The Social Art For Equality, Diversity, and Inclusion (SAFEDI) was an AHRC fellowship led by Manchester Metropolitan University, Social Art Network, & Axis, working with social artists, marginalised communities and policy makers around the UK to rethink what inclusion in the arts means. The Principal Investigator was my mentor Professor Amanda Ravetz. I was one of four costed Co-Researchers and Mentors to commissioned artists. Funded by the Arts and Humanities Research Council (£100,609) as part of its inaugural Equality, Diversity and Inclusion (EDI) Fellowship, SAFEDI ran between February 2021 and April 2022. Its findings are summarised in this report (Social Artists For Equality, Diversity and Inclusion (SAFEDI): improving access to visual arts through artist-led policy transformation by Dr. R.M. Sanchez-Camus, 2022). A legacy of SAFEDI is the research network Social Art Inclusion Lab (SAIL), which I am a founding member of.  Banner image features some of the commissioned projects. All images on this page are screenshots from an Axisweb story.

OVERVIEW
  • One of ten pilot AHRC EDI Engagement Fellowships, SAFEDI is a research partnership between Manchester Met, Axis and the Social Art Network. It supports social artists, together with audiences and commissioning organisations, to champion equality, diversity and inclusion (EDI)  through artistic practice and lived experience. SAFEDI features six artists and artist collectives working with participants from under-represented communities in EDI policy making. 
  • SAFEDI responds to research by the Arts Council of England that shows that the arts are failing to reach certain groups (those of the global majority, disabled, excluded by gender or sexuality, from lower socio-economic backgrounds, and/or intersections of the above characteristics). Visual arts could accommodate more diverse talent in the UK, and that artists who work with under-represented communities need to be fully supported.
  • SAFEDI builds on previous research by Amanda (Validation beyond the gallery and From network to meshwork) into the lack of support for social artists carried out by Ravetz and Axis. SAFEDI aims to strengthen EDI in the visual arts, and to improve the offer to under-represented communities. This project developed support for social artists and share this learning with the arts and culture sector. SAFEDI has also benefitted from the critical friendship the Director of Research at Arts Council England. SAFEDI was supported by independent evaluator Sally Fort.
OUTPUTS AND OUTCOMES
  • Commissioned art projects within SAFEDI included: Jar Squad by Carmen Wong, Rachel Dobbs and Tess Wilmot, and the amazing The Human Memorial by Yuen Fong Ling.  Ling’s work, for me, epitomises everything about what a new, diversified understanding of ‘leadership’ should be, ie, co-creative, not focus on nouns (such as a mythical individual with the charisma [sic] to lead) but a group action, not-ossified by in flux.

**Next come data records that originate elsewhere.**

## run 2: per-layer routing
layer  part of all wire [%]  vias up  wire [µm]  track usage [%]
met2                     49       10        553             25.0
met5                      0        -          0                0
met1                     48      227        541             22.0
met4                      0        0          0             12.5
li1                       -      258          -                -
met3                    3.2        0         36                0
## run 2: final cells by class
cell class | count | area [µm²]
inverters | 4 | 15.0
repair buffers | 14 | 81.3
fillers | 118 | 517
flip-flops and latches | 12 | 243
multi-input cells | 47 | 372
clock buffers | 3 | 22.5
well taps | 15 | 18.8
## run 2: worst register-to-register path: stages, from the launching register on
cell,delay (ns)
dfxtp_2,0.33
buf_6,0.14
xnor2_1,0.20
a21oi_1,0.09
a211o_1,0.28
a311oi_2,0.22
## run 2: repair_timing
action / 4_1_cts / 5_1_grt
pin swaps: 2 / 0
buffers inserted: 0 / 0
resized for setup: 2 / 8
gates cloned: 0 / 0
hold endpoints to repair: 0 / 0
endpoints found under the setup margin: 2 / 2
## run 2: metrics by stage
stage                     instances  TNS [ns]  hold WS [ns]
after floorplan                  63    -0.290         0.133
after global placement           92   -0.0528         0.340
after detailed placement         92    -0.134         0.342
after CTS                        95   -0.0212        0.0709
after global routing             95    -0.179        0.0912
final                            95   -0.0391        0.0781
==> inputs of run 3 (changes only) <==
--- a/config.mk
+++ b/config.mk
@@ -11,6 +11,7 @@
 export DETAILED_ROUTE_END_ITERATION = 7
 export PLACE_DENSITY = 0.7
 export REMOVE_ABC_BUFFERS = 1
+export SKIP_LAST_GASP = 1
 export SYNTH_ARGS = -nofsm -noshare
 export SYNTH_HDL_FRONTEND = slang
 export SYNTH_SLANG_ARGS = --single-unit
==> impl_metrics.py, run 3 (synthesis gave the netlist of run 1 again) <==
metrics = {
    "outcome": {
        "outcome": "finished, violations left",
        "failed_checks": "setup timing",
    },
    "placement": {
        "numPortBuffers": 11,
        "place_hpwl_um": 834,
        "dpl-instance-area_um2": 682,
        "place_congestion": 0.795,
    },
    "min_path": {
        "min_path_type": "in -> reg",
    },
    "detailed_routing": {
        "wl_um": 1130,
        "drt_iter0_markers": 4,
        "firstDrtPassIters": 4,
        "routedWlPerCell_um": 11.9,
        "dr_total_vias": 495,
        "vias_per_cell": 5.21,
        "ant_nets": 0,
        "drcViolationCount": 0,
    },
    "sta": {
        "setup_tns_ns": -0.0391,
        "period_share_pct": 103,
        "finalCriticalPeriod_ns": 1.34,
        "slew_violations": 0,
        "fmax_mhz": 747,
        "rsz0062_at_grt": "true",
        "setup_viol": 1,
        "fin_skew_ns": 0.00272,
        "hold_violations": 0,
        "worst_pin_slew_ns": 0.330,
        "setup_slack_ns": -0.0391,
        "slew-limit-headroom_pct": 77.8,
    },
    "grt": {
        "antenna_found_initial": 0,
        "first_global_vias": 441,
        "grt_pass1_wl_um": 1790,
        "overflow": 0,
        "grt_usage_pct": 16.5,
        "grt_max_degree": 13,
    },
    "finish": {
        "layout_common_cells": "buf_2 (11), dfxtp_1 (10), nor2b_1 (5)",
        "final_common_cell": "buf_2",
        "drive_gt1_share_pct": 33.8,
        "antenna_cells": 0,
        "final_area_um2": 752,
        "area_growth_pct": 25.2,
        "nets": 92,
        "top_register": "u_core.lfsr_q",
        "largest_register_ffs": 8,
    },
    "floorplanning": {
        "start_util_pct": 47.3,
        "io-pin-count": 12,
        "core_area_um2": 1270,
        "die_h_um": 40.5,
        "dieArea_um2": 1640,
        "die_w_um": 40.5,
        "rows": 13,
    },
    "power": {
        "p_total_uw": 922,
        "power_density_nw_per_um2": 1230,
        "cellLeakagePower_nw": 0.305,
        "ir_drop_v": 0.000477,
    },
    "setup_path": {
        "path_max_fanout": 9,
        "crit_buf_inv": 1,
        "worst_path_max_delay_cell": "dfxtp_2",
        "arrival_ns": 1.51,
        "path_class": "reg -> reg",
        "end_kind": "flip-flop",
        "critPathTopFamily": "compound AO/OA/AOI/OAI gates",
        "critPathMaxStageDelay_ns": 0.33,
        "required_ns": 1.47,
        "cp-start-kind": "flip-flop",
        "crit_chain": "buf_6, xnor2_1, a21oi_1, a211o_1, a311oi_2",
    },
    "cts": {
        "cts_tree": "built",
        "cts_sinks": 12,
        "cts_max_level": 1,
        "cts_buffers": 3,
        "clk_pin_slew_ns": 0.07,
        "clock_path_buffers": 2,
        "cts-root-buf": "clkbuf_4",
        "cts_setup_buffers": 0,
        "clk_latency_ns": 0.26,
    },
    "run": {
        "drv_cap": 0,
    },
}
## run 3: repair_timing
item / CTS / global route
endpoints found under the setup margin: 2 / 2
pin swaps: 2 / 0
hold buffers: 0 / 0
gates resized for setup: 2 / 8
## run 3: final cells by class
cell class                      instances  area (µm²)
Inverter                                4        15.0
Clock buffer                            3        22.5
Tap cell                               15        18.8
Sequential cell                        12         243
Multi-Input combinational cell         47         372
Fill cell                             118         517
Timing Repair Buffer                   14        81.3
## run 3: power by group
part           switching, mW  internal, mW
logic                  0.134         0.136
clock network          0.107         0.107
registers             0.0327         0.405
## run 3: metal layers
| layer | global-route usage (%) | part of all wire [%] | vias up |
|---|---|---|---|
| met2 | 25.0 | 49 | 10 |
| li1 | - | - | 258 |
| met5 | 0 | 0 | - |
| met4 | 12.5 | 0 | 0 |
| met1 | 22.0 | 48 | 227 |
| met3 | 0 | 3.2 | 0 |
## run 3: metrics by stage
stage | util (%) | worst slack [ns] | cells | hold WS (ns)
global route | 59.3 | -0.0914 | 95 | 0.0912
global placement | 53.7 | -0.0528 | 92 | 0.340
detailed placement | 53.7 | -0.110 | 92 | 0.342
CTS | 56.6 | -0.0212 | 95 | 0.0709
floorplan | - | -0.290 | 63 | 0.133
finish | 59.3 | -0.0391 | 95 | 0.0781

  • Artist Shama Khanna, another commissioned artist, is as exciting. They requested to work with me, and as costed co-researcher and mentor, I held a few sessions of discussions with them. They have produced a new book, Queer Diaspora Futurity, which proposes that a sense of futurity (entangled with the past and the present, inextricably linked with praxes of sustainability, visibility, and pleasure), is a condition of participation by many QTIBPOC (Queer, Trans and Intersex identified Black and People of Colour) in the arts and beyond. The project underlines the importance of self-care, creativity and interdependence within wider activist contexts in challenging social and environmental injustice.